There are several different effects that food can have on your taste buds, depending on the chemical composition that is in them. For instance, a food that is naturally bitter such as dark chocolate will increase your perception of bitter flavors and astringent mouth feel not usually found in that particular wine. So instead of serving dark chocolate with a tannic red wine, you might want to try milk chocolate with your red. But while many foods can cause bitterness to increase in perception, there are others that can delightfully decrease it. One of my favorite breakfast dishes is Eggs Benedict with Julia Child’s Hollandaise sauce. I have many fond childhood memories of waking up to the sound of my mother whisking away at the stove. And much to my delight, it has been discovered that Hollandaise sauce can decrease the tastes of sourness and bitterness sometimes found in oaky Chardonnay. So while this information does not necessarily give you the excuse to drink Chardonnay on a Sunday morning, it is a good idea to consider using the sauce on bitter vegetables in order to counteract the bitter flavors that would otherwise be expressed.
Another common pairing of flavoring found in food that can affect wine is salty and sour. Items such as the salt and lemon juice found in most lemon caper chicken recipes can also eradicate bitter taste found in wines as well as decrease the ability for the consumer to taste the sourness in the wine. After eating a food with salt and citric acid, the ability to perceive sourness in the wine decreases, leaving a sweeter tasting wine that should have a richer and mellower mouth feel.
Of course having too much acidity in the food is not a good idea either. It has been known in the wine world, for some time, that acid rich foods such as tomatoes and tomato based sauces have such a high acid level that they decrease the consumer’s ability to taste acid in the wine. This causes the wine to appear flat and flabby. So, if you were to go out to classic Italian restaurants, you will notice that the most common wines served with tomato based dishes are highly acidic Chianti Classicos and other high acid wines that will still taste balanced.
Another classic example of a food that renders the wine flat and sweet as soda is the artichoke. This vegetable is commonly prepared in restaurants and shown in recipes in food articles. An artichoke can be a big part of a delicious and perfect meal; just don’t pull out your best bottle of wine after eating one. These beauties have a huge effect on the chemistry of your taste buds. The chemical in question is known as cynarin, and it directly blocks taste buds that detect sweetness. When you eat or drink after biting into an artichoke the cynarin is washed off of the taste bud and the difference in the perception of sweetness increases exponentially. This reaction even makes water taste like it has been spiked with sugar. So, you can see why the cynarin in your steamed artichoke can cause a normally balanced wine to appear as sweet as our Leannan label. As an alternative to counter balance this food with your wine, it is commonly suggested to pour a high acid and very dry wine. This way a little added sweetness does not ruin the balance of the wine with your delicious artichoke dish.

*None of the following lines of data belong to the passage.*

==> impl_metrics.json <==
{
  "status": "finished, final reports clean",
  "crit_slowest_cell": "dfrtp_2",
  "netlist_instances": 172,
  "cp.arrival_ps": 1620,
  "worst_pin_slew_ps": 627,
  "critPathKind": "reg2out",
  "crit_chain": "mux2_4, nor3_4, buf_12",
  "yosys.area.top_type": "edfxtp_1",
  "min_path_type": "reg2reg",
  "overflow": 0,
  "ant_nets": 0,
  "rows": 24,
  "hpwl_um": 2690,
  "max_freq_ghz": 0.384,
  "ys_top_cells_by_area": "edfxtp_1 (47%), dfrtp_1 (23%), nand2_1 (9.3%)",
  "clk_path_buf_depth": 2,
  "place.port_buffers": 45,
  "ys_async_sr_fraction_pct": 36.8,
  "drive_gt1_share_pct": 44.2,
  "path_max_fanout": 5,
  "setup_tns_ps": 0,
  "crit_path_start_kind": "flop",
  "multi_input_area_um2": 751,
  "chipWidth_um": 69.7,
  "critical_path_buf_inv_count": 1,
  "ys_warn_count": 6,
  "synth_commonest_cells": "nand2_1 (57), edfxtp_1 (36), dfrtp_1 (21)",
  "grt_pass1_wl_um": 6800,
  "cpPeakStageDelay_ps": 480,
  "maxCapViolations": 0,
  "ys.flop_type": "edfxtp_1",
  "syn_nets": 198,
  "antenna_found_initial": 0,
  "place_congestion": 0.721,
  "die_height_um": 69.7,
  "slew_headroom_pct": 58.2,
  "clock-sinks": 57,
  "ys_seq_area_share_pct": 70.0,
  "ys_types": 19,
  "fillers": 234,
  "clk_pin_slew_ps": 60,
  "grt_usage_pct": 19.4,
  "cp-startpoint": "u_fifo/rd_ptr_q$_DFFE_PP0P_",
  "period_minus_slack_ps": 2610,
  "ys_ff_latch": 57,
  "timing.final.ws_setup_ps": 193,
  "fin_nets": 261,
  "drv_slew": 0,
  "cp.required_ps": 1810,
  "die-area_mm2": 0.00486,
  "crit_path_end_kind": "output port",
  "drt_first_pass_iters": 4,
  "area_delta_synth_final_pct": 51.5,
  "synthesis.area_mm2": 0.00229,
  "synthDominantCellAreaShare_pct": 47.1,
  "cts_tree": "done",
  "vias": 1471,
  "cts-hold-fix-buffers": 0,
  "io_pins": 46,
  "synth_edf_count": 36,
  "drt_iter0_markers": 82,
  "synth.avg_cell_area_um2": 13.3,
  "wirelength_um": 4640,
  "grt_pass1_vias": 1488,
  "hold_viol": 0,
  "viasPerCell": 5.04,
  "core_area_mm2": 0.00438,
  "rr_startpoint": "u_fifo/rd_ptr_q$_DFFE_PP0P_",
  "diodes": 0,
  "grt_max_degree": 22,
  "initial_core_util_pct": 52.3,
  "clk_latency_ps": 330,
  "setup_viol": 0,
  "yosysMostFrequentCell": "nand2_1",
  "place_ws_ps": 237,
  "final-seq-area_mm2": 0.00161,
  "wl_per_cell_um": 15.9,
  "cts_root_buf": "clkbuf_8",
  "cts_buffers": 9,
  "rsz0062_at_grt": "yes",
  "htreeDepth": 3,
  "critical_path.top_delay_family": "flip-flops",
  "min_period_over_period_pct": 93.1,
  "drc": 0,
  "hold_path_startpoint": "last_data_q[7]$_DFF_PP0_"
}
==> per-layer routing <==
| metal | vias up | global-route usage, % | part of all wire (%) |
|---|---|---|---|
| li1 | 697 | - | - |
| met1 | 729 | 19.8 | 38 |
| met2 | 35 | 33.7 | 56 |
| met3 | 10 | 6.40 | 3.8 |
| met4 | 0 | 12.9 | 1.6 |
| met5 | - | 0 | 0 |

In contrast to foods that make your dinner wine taste abnormally sweet, other foods can take away your ability to perceive sweetness. Any food that has a high level of sugar or a sweet taste will suppress your tongue’s ability to detect sweetness in the wine. In fact your wine will become more sour, bitter, less fruity and astringent than it would if you were to drink it without consuming food at all.
The last palate changing flavor that I’m going to talk about is all the rage in sensory analysis. This fifth taste is called “umami”, and in simple terms it means savory. When most of us say savory we think of comfort foods with flavors such as chicken broth, mushrooms, parmesan cheese, blue cheese, and soy sauce. While foods that are considered umami flavors can be delicious, they tend to have an upsetting effect on the wine that is consumed with them. Umami tends to bring out characteristics of bitter and even metallic flavors in wine. Unless it is counteracted with a food that will decrease bitterness, umami has the potential to bring a paired wine out of balance and make it less enjoyable.
All of these palate changing foods and flavors I have talked about today should be taken with perspective. No amount of hollandaise sauce is going to better the balance of a two dollar chardonnay and make it taste like a fifty dollar chard. And eating dark chocolate with a red wine will probably not cause you to make a face like a kid trying black coffee for the first time. To the common drinker, these changes in perception are rather subtle and small enough to still enjoy most wines with most recipes. To the avid wine connoisseur, these changes in palate can be big enough to change dinner menus. It all depends on what kind of wino that you are. Food For Thought.